— DIRECTIONS —
Copy verbatim the block of lines in the entries below whose first line contains "Timing Repair Buffer | 260 | 3.63" and whose last line contains "Sequential: 0.0911 / 0.858 / 2.65 / 0.949". Leave out all other lines.
##### THE RECORDS #####
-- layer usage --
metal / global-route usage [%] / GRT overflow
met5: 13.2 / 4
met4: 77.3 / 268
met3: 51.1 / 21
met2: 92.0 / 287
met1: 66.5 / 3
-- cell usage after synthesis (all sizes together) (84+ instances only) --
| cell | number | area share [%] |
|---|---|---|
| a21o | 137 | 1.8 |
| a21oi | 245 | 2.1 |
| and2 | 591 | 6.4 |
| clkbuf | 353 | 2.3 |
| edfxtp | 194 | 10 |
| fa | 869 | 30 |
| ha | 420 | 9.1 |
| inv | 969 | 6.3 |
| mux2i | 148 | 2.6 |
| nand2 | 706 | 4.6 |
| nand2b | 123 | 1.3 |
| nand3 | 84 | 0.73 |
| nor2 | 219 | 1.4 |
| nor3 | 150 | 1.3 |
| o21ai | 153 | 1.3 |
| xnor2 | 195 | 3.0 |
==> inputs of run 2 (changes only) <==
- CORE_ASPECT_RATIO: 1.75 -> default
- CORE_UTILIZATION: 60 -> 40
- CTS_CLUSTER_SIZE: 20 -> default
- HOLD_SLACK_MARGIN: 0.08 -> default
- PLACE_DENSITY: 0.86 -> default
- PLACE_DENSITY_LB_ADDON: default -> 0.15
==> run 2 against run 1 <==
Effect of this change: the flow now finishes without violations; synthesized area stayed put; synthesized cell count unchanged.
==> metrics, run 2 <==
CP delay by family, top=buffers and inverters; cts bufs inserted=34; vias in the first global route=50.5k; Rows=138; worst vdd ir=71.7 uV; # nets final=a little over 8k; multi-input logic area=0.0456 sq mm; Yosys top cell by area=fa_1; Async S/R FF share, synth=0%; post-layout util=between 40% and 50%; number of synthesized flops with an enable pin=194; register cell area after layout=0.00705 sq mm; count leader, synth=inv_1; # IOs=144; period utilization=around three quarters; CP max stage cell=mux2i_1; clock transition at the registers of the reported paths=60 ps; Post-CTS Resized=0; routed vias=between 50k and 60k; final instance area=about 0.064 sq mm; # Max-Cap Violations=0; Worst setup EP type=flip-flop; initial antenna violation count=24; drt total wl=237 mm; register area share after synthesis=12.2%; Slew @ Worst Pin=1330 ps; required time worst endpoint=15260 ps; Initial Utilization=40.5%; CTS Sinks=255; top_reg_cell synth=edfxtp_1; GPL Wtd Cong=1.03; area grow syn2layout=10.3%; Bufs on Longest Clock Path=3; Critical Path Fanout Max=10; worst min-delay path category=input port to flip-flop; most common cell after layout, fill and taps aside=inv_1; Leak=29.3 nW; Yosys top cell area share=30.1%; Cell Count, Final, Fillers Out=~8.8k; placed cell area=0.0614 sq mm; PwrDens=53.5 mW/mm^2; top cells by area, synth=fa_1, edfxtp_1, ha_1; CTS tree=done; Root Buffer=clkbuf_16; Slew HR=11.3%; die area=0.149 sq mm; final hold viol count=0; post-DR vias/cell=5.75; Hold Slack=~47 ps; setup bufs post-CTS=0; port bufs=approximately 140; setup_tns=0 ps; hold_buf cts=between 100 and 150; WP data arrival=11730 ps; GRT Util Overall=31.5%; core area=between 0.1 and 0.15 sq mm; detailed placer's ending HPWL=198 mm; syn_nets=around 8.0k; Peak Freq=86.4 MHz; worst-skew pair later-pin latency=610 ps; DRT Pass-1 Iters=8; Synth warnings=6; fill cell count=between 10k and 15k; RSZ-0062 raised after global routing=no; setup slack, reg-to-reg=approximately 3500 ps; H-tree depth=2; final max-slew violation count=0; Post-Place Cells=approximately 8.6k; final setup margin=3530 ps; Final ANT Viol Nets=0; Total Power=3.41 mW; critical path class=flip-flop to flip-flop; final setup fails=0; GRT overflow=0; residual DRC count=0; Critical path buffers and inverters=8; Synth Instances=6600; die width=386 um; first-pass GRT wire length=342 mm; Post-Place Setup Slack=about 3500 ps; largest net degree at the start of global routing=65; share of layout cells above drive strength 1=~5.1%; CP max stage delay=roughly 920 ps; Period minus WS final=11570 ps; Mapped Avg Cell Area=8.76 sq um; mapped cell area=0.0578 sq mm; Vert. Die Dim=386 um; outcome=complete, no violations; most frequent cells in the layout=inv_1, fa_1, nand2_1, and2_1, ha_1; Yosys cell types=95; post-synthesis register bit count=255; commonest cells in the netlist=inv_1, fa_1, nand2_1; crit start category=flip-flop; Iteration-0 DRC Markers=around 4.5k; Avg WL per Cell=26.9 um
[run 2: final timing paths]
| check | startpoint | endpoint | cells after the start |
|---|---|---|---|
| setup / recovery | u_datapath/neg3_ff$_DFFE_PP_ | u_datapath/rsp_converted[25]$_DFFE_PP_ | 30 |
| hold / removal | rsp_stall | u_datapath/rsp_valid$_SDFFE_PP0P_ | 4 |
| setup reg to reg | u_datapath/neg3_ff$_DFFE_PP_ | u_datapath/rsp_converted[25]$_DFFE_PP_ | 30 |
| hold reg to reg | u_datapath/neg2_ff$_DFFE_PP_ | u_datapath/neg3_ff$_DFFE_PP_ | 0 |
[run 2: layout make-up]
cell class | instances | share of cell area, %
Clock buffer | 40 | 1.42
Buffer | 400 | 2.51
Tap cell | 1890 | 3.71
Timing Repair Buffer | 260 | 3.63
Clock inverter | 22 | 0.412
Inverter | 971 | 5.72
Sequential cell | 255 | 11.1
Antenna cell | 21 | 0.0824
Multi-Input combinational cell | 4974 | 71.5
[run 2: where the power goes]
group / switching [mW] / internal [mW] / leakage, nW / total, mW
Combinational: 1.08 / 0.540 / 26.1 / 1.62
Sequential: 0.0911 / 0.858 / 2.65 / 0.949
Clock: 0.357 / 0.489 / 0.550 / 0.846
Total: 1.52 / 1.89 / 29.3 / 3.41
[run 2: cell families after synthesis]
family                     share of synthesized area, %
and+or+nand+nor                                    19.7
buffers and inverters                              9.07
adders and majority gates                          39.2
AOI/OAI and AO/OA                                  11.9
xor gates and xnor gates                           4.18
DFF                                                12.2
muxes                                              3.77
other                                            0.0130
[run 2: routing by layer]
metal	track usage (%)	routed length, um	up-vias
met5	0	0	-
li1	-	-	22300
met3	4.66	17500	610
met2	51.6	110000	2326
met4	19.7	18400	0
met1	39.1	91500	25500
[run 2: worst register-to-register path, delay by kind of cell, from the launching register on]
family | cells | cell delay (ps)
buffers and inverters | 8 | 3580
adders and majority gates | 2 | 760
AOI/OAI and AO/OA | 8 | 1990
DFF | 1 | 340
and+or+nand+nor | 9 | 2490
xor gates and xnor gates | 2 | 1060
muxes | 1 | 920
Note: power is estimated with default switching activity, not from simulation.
#####
— FINISHED TASK —
Timing Repair Buffer | 260 | 3.63
Clock inverter | 22 | 0.412
Inverter | 971 | 5.72
Sequential cell | 255 | 11.1
Antenna cell | 21 | 0.0824
Multi-Input combinational cell | 4974 | 71.5
[run 2: where the power goes]
group / switching [mW] / internal [mW] / leakage, nW / total, mW
Combinational: 1.08 / 0.540 / 26.1 / 1.62
Sequential: 0.0911 / 0.858 / 2.65 / 0.949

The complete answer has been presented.